Characterization of the position and mass of the localized subhalo based on our model of lens LS. Top left: ψpix model, from which we assign the detected subhalo position to the minimum of the clear negative feature, in good agreement with the input subhalo position. Top right: pixelated convergence model κpix obtained from the ψpix model. We indicate the fiducial pixelated region within which we compute the subhalo mass, defined as the pixels with S/N(ψpix) > 3 (see also the bottom panel of Fig. 5). A smaller region corresponding to S/N(ψpix) > 5 is also shown, in dashed lines. Bottom: posterior distributions of the subhalo mass, as estimated from the pixelated model, and from the refined model that replaces ψpix with a SIS profile for the subhalo. The two pairs of posterior distributions corresponding to each pixelated region are shown in continuous (S/N(ψpix) > 3) or dashed lines (S/N(ψpix) > 5). For each pixelated region, the black dotted line indicates the mass computed from the input convergence profile of the subhalo.
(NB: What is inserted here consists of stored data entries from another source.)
<file path="design/flow/design.v">
module ram( input[9:0] addr,
            input rd,
            input wr,
            input ena,
            inout[7:0] data);
  reg[7:0] ram[10'h3ff:0];
  assign data = ( rd && ena ) ? ram[addr] : 8'hzz;
  always@ (posedge wr)
  begin
    ram[addr] <=  data;
  end          
endmodule
</file>
<file path="design/flow/constraint.sdc">
current_design ram

set clk_period 86.3
set clk_io_pct 0.2

create_clock -name clk0 -period $clk_period [get_ports {wr}]

set non_clock_inputs [all_inputs -no_clocks]
set_input_delay [expr $clk_period * $clk_io_pct] -clock clk0 $non_clock_inputs
set_output_delay [expr $clk_period * $clk_io_pct] -clock clk0 [all_outputs]
</file>
<file path="design/flow/config.mk">
export PLATFORM = sky130hd
export DESIGN_NAME = ram
export DESIGN_NICKNAME = ram
export VERILOG_FILES = /design/flow/design.v
export SDC_FILE = /design/flow/constraint.sdc
export NUM_CORES = 4
export LEC_CHECK = 1
export CORE_UTILIZATION = 30
export SYNTH_MEMORY_MAX_BITS = 65536
</file>
<file path="design/flow/run.sh">
#!/bin/bash
# OpenROAD 26Q1-2900-gdf79404cd8, Yosys 0.63+post, stock flow scripts
make -C /OpenROAD-flow-scripts/flow DESIGN_CONFIG=/design/flow/config.mk WORK_HOME=/design/flow/orfs finish
</file>
==> notes.md <==
Results of the run.

The failing step is 4_1_cts. The first error in the log reads "[error] [KeplerFormal.cpp:679] Workflow failed: Iso has multiple drivers: .data4, place1272.X0". The most used flip-flop cell is sky130_fd_sc_hd__edfxtp_1. The gate count of the mapped netlist is 16820. The core utilization at floorplan is 0.3007. According to the floorplan log, the row count is 377. The biggest area contributor in the post-synthesis netlist is sky130_fd_sc_hd__edfxtp_1. The H-tree was split into 6 levels. In the synthesized netlist the async set-or-reset flop fraction comes to 0. The synthesis stat section lists a flop and latch total of 8192.

The congestion estimate from routability-driven global placement came to 0.8962. Counting flops with a built-in enable in the synthesized netlist gives 8192. The die is 1029 um wide. The final HPWL from detailed placement is 537000 um.

The cell resize tally after clock tree synthesis is 0. The number of primary I/O pins is 21. Per the OpenROAD floorplan log, the height of the die is 1029 um. The most numerous cell in the Yosys netlist is sky130_fd_sc_hd__edfxtp_1. The count of distinct cell types in the synthesized netlist is 63. The post-cts hold buffer count is 0. In this run the cell area of the synthesized design comes to 0.3166 sq mm. TritonCTS reports the number of clock sinks as 8192. The synthesized netlist was found by Yosys to have 16820 cells. The area fraction of the largest cell type after synthesis is 0.7771. The TritonCTS buffer count is 788. The average footprint of a synthesized cell is 18.83 sq um.

Counting along the longest clock path gives a buffer depth of 4. The flow did not finish. Counting instances in the post-synthesis netlist gives the leading cell types as sky130_fd_sc_hd__edfxtp_1, sky130_fd_sc_hd__mux2i_1, sky130_fd_sc_hd__nor2_1, sky130_fd_sc_hd__o22ai_1, sky130_fd_sc_hd__mux4_2.

The port buffer count is 10. Counting the warning lines in the Yosys log gives 2. Summing all placed instances gives a cell area of 0.3348 sq mm. The number of buffers inserted to repair setup after CTS is 0. In the synthesis report, Yosys lists the chip area as 0.3166 sq mm. The clock root buffer master is sky130_fd_sc_hd__clkbuf_16.

Yosys attributes the largest share of cell area to sky130_fd_sc_hd__edfxtp_1, sky130_fd_sc_hd__mux2i_1, sky130_fd_sc_hd__mux4_2. The share of the Yosys chip area taken by registers is 0.7771.
## stage by stage
stage | utilization | setup slack [ps] | total power, W | cells
after floorplan | - | 34570 | 0.005182 | 16820
after global placement | 0.3180 | 43700 | 0.005264 | 30380
after detailed placement | 0.3180 | 43680 | 0.005251 | 30380
## cell families after synthesis
logic type	after synthesis	synth area share
buffers and inverters	1097	0.01582
AND/OR/NAND/NOR	2253	0.03039
AND-OR/OR-AND	1757	0.03671
flip-flops	8192	0.7771
multiplexers	3516	0.1400
Power figures rest on the tool's default switching activity, not on a simulated workload.
## design/flow/run.sh

```bash
#!/bin/bash
# OpenROAD 26Q1-2900-gdf79404cd8, Yosys 0.63+post, stock flow scripts
make -C /OpenROAD-flow-scripts/flow DESIGN_CONFIG=/design/flow/config.mk WORK_HOME=/design/flow/orfs finish
```

## design/flow/config.mk

```make
export PLATFORM = sky130hd
export DESIGN_NAME = counter_rollover
export DESIGN_NICKNAME = counter_rollover
export VERILOG_FILES = /design/flow/design.v
export SDC_FILE = /design/flow/constraint.sdc
export NUM_CORES = 4
export LEC_CHECK = 1
export CORE_AREA = 10 10 297 297
export DIE_AREA = 0 0 307 307
```

## design/flow/constraint.sdc

```tcl
current_design counter_rollover

set clk_period 23.3
set clk_io_pct 0.2

create_clock -name clk0 -period $clk_period [get_ports {CLK}]

set non_clock_inputs [all_inputs -no_clocks]
set_input_delay [expr $clk_period * $clk_io_pct] -clock clk0 $non_clock_inputs
set_output_delay [expr $clk_period * $clk_io_pct] -clock clk0 [all_outputs]
```
module sbox_ram (
    input   wire       CLK,  
    input   wire       CEN,  
    input   wire       WEN,  
    input   wire      INIT,  
    input   wire [31:0] SA,  
    input   wire  [3:0] CA,  
    input   wire [31:0] SI,  
    output  reg  [31:0] SO   
);
wire [3:0] AMUX [7:0];  
genvar i;
generate
  for (i = 0; i < 8; i = i + 1) begin: sbox_ram
    ram16x4bit
      sbox_ram_u0
       (.CLK(CLK          ),
        .CEN(CEN          ),
        .WEN(WEN          ),
        .A(  AMUX[i]      ),
        .D(  SI[i*4+3:i*4]),
        .Q(  SO[i*4+3:i*4])
        );
    assign AMUX[i] = INIT ? CA : SA[i*4+3:i*4];
  end
endgenerate
endmodule
## /design/flow/config.mk

```make
export PLATFORM = sky130hd
export DESIGN_NAME = Wrapper
export DESIGN_NICKNAME = Wrapper
export VERILOG_FILES = /design/flow/design.v
export SDC_FILE = /design/flow/constraint.sdc
export NUM_CORES = 4
export LEC_CHECK = 1
export CORE_UTILIZATION = 50
```

## /design/flow/constraint.sdc

```tcl
current_design Wrapper

set clk_period 41.4
set clk_io_pct 0.2

create_clock -name clk0 -period $clk_period [get_ports {clk}]

set non_clock_inputs [all_inputs -no_clocks]
set_input_delay [expr $clk_period * $clk_io_pct] -clock clk0 $non_clock_inputs
set_output_delay [expr $clk_period * $clk_io_pct] -clock clk0 [all_outputs]
```

## /design/flow/design.v

```verilog
module Ram (din,clk,rst_n,rx_valid,dout,tx_valid);
parameter MEM_DEPTH = 256;
parameter ADDR_SIZE = 8;
input clk,rst_n,rx_valid;
input [9:0] din;
output reg [ADDR_SIZE-1:0] dout;
output reg tx_valid;
reg [ADDR_SIZE-1:0] mem [MEM_DEPTH-1:0];
reg [ADDR_SIZE-1:0] hold_read_write;
always @(posedge clk) begin
if (~rst_n)
dout <= 0;
else
case (din[9:8])
0 : if (rx_valid) begin
    hold_read_write <= din[7:0];
    tx_valid <= 0;
end
1 : if (rx_valid) begin
    mem[hold_read_write] <= din[7:0];
    tx_valid <= 0;
end
2 : begin 
    hold_read_write <= din[7:0];
    tx_valid <= 1;
end
3 : begin
    dout <= mem[hold_read_write];
    tx_valid <= 1;
end
endcase
end
endmodule
module SPI_SLAVE (MOSI,MISO,SS_n,clk,rst_n,rx_data,rx_valid,tx_data,tx_valid);
parameter IDLE = 3'b000,
          CHK_CMD = 3'b001,
          READ_ADD = 3'b010,
          READ_DATA = 3'b011,
          WRITE = 3'b100;
input MOSI,clk,rst_n,tx_valid,SS_n;
input [7:0] tx_data; reg [7:0] shift_value;
output reg MISO,rx_valid;
output reg [9:0] rx_data;
(*fsm_encoding="sequential"*)
reg [2:0] cs,ns;
reg [3:0] counter_write;
reg [4:0] counter_read;
reg [9:0] serial_2_parallel;
always @(posedge clk) begin
if (~rst_n)
	cs <= IDLE;
else
	cs <= ns;
end
always @(cs,SS_n) begin
case (cs)
IDLE : if (SS_n)
       		ns = IDLE;
       else
       		ns = CHK_CMD;
CHK_CMD:begin 
	 if (SS_n)
        	ns = IDLE;
        else if (MOSI) 
        begin
            if (tx_valid) 
        		ns = READ_DATA; 
            else 
        		ns = READ_ADD; 	
        end
        else
        	ns = WRITE;
        end
READ_ADD : if (SS_n)
           		ns = IDLE;
           else if (counter_write < 10)
           		ns = READ_ADD;
READ_DATA :if (SS_n)
            	ns = IDLE;
           else if (counter_read < 18)
            	ns = READ_DATA;
WRITE : if (SS_n)
        	ns = IDLE;
        else if (counter_write < 10)
        	ns = WRITE;
endcase
end
always @(posedge clk) 
begin
if (~rst_n) 
begin
	counter_write <= 0; 
	counter_read <= 0; 
	rx_data <= 0; 
	serial_2_parallel <= 0;
end
else if ((cs == WRITE) || (cs == READ_ADD) || ((cs == READ_DATA) && (counter_read <= 10)) && (~SS_n))
begin
serial_2_parallel <= {serial_2_parallel[8:0],MOSI};
counter_write <= counter_write + 1;
if (cs == READ_DATA)
counter_read <= counter_read + 1;
if (counter_write == 10) begin
rx_valid <= 1;
rx_data <= serial_2_parallel;
counter_write <= 0;
serial_2_parallel <= 0;
end
end
else if ((cs == (READ_DATA)) && (~SS_n) && (counter_read > 10))
begin
	if (tx_valid)
	begin
shift_value <= counter_read-11;
MISO <= tx_data >> shift_value;
counter_read <= counter_read + 1;	
	end
	if (counter_read == 18) 
		counter_read <= 0;
end
else begin
counter_read <= 0;
counter_write <= 0;
end
end
endmodule
module Wrapper (MOSI,MISO,SS_n,clk,rst_n);
input MOSI,SS_n,clk,rst_n;
output MISO;
wire [9:0] rx_data; wire rx_valid; wire [7:0] tx_data; wire tx_valid;
SPI_SLAVE m1 (MOSI,MISO,SS_n,clk,rst_n,rx_data,rx_valid,tx_data,tx_valid);
Ram m2 (rx_data,clk,rst_n,rx_valid,tx_data,tx_valid);
endmodule
```
**flow/constraint.sdc**
```tcl
current_design SPI_wrapper

set clk_period 30.2
set clk_io_pct 0.2

create_clock -name clk0 -period $clk_period [get_ports {clk}]

set non_clock_inputs [all_inputs -no_clocks]
set_input_delay [expr $clk_period * $clk_io_pct] -clock clk0 $non_clock_inputs
set_output_delay [expr $clk_period * $clk_io_pct] -clock clk0 [all_outputs]
```
**flow/config.mk**
```make
export PLATFORM = sky130hd
export DESIGN_NAME = SPI_wrapper
export DESIGN_NICKNAME = SPI_wrapper
export VERILOG_FILES = /design/flow/design.v
export SDC_FILE = /design/flow/constraint.sdc
export NUM_CORES = 4
export LEC_CHECK = 1
export CORE_UTILIZATION = 50
```
--- ./config.mk ---
export PLATFORM = sky130hd
export DESIGN_NAME = mips_cpu_pc
export DESIGN_NICKNAME = mips_cpu_pc
export VERILOG_FILES = /design/flow/design.v
export SDC_FILE = /design/flow/constraint.sdc
export NUM_CORES = 4
export LEC_CHECK = 1
export CORE_UTILIZATION = 30
--- ./constraint.sdc ---
current_design mips_cpu_pc

set clk_period 1.1
set clk_io_pct 0.2

create_clock -name clk0 -period $clk_period [get_ports {clk}]

set non_clock_inputs [all_inputs -no_clocks]
set_input_delay [expr $clk_period * $clk_io_pct] -clock clk0 $non_clock_inputs
set_output_delay [expr $clk_period * $clk_io_pct] -clock clk0 [all_outputs]
--- ./design.v ---
module mips_cpu_pc (
    input logic clk,
    input logic pcenable,
    input logic reset,
    input logic [31:0] pcin,
    output logic [31:0] pcout
);
  always_ff @(posedge clk) begin
    if (reset) begin
      pcout <= 32'hBFC00000;
    end else if (pcenable) begin
      pcout <= pcin;
    end
  end
endmodule
--- ./run.sh ---
#!/bin/bash
# OpenROAD 26Q1-2900-gdf79404cd8, Yosys 0.63+post, stock flow scripts
make -C /OpenROAD-flow-scripts/flow DESIGN_CONFIG=/design/flow/config.mk WORK_HOME=/design/flow/orfs finish
==> datasheet_impl.txt <==
Physical design parameters

Parameter                              Value

Outcome
  Status    finished, final reports clean

Die
  Placeable core region    3720 um2
  Number of top-level pins    67
  Die Size    4170 um2
  Count of standard-cell rows    22
  Initial Util    0.316
  Height of the die    64.6 um
  Die Span X    64.6 um

Pwr
  Final Power    2.62 mW
  Static leakage    0.950 nW
  VDD IR-drop max    0.712 mV
  Total power per unit cell area    1300 nW/um2

Worst setup path
  Worst path arrival time    0.83 ns
  CP Cell Sequence    dlygate4sd2_1
  CP Max Fanout    2
  Sum of buffers and inverters on the critical path    1
  Setup crit end kind    output port
  Crit path launch type    flip-flop
  Family of cells with the greatest summed delay on the critical path    flip-flops
  Endpoint required time on the critical path    0.88 ns
  Critical path class    flip-flop to output port
  Slowest stage cell on the critical path    dfxtp_2
  Stage delay of the slowest cell on the critical path    0.32 ns

Logic synthesis
  Synthesis Warnings    1
  Number of synthesized register bits    32
  Unique cell type count in the Yosys netlist    10
  Dominant Register Cell    dfxtp_1
  EDFF count, synth    0
  Cell area after technology mapping    1170 um2
  Synth area leader    dfxtp_1
  Cell count in the Yosys report    103
  Syn_area_per_cell    11.4 um2
  Cells taking the most area after synthesis    dfxtp_1 (55%), mux2i_1 (20%), nor2_1 (7.3%)
  Synth async-reset ratio    0
  Most used standard cell by instance count after synthesis    dfxtp_1
  Commonest cells in the netlist    dfxtp_1 (32), mux2i_1 (23), nor2_1 (23)
  Post-synthesis chip area from yosys    1170 um2
  Seq share, synth    0.545
  Max-area cell share    0.545
  Number of instances in the synthesized netlist    103

CTS
  CTS tree    done
  Root cell of the clock tree    clkbuf_8
  Number of buffers inserted by hold repair at cts    0
  Sink Count    32
  CTS HTree Levels    2
  Number of buffers added by the clock tree synthesis step    5
  Clock transition at the registers of the reported paths    0.06 ns
  Late-Pin Clk Latency    0.27 ns
  Maximum count of clock buffers along a single path    2

Final timing
  Min cycle time layout    1.05 ns
  Pin slew with the least headroom to its limit    0.304 ns
  Setup repair after global routing missed its margin    no
  Fraction of the cycle the final worst path needs    0.957
  Hold slack    0.406 ns
  Final Hold Fails    0
  Final max-slew violation count    0
  Maximum operating frequency    950 MHz
  Worst clock skew    0 ns
  Remaining max-slew budget at the tightest pin    0.797
  Minimum setup slack in the final design    0.0473 ns
  Final TNS setup    0 ns
  Number of endpoints failing setup at the final stage    0

Placement
  Buffers on Ports    66
  Final RePlAce weighted congestion    0.690
  Dpl cells    219
  Pre-CTS worst setup slack    -0.117 ns
  Cell area reported after detailed placement    1920 um2
  Detailed placement HPWL    1940 um

Route
  Detail Route Antenna Nets    0
  Total number of vias    975
  First-iteration detailed-routing DRC count    44
  TritonRoute pass-1 iters    3
  Vias per std cell    4.31
  Number of diodes added for antenna fixing    0
  Total detailed-routing wirelength    2660 um
  Post-DR wirelength/cell    11.8 um
  Remaining DRCs    0

Finish
  Register with the highest flop count    pcout
  Area grow syn2layout    71.4%
  Registers with the most flip-flops    pcout x32
  Post-layout utilization of the core    0.542
  Layout Cell Area excl Fill    2010 um2
  MI comb area    457 um2
  Seq. cell area    679 um2
  Fraction of final layout cells with drive strength greater than 1    0.270
  Non-filler cells, final    226
  Fillers    339
  Number of flip-flops under the largest register name    32

Global routing
  Met1 Resource Use GR    0.192
  Grt met3 use    0.0607
  Global Route met2 Usage    0.229
  Overall Global Routing Usage    0.144
  Antenna violations before repair    0
  Total global routing overflow    0
  Wire length of the first global-routing pass    4500 um
  Largest net degree at the start of global routing    17
  Grt peak-use layer    met2
  Vias in the first global route    980

Flow run
  Number of maximum-capacitance violations    0
  Tool Warnings    25

Hold path
  Kind of path behind the tightest hold check    primary input to flip-flop
[path summary, 6_finish.rpt]
| check | depth (start not counted) | slack, ns | from | end |
|---|---|---|---|---|
| worst max-delay path | 1 | 0.05 | pcout[16] | pcout[16] |
| worst min-delay path | 3 | 0.41 | pcenable | pcout[28] |
| worst max register to register | 2 | 0.31 | pcout[22] | pcout[22] |
| worst min register to register | 2 | 0.48 | pcout[2] | pcout[2] |
[cells in the final DEF (no fill, tap or decap), drive strengths merged]
master / Yosys / final
nor2: 23 / 23
dlygate4sd2: 0 / 32
and2b: 4 / 4
a211o: 9 / 9
clkdlybuf4s50: 0 / 33
mux2i: 23 / 23
buf: 4 / 10
dfxtp: 32 / 32
clkbuf: 3 / 7
nor2b: 5 / 5
[power breakdown]
group          internal (mW)  switching (mW)  total (mW)
sequential              1.25          0.0316        1.28
clock                  0.556           0.393       0.949
combinational          0.277           0.116       0.393
total                   2.08           0.540        2.62
[timing repair]
item,CTS,global route
resized,63,0
endpoints found under the setup margin,32,0
endpoints found under the hold margin,0,0
buffers inserted,0,0
[per-layer routing]
metal,vias up,part of all wire
met3,4,0.10
met4,0,0.010
met1,432,0.42
li1,492,-
met5,-,0
met2,47,0.46
[area by class of cell]
cell class                      count  area share
Timing Repair Buffer               75       0.358
Sequential cell                    32       0.337
Multi-Input combinational cell     64       0.227
Clock buffer                        7      0.0479
Tap cell                           48      0.0298
[logic make-up (layout without fill, tap and decap cells)]
| logic type | count (synthesis) | in the layout | share of synthesized area |
|---|---|---|---|
| DFF | 32 | 32 | 0.545 |
| muxes | 23 | 23 | 0.196 |
| and+or+nand+nor | 32 | 32 | 0.126 |
| AOI/OAI and AO/OA | 9 | 9 | 0.0671 |
| buffers and inverters | 7 | 82 | 0.0660 |
Power figures rest on the tool's default switching activity, not on a simulated workload.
The mass of the subhalo is more difficult to estimate from our pixelated model. Nevertheless, achieving this would be powerful, as it does not require the choice of a specific shape for the subhalo mass distribution. We start by computing the surface mass density (i.e., the convergence) corresponding to each potential pixel using Eq. (3). This results in the pixelated convergence model κpix shown in the top right panel of Fig. 8. Next, we need to define a region in which to integrate κpix pixels before converting the surface mass density to proper solar mass units using Σcrit. As discussed in Sect. 3.1, input parameters of the subhalo correspond to a subhalo mass of about 109 within the Einstein radius of 0 . 07 $ 0{{\overset{\prime\prime}{.}}}07 $. As this scale is much smaller than a pixel of our ψpix model, we cannot rely on summing the convergence pixels.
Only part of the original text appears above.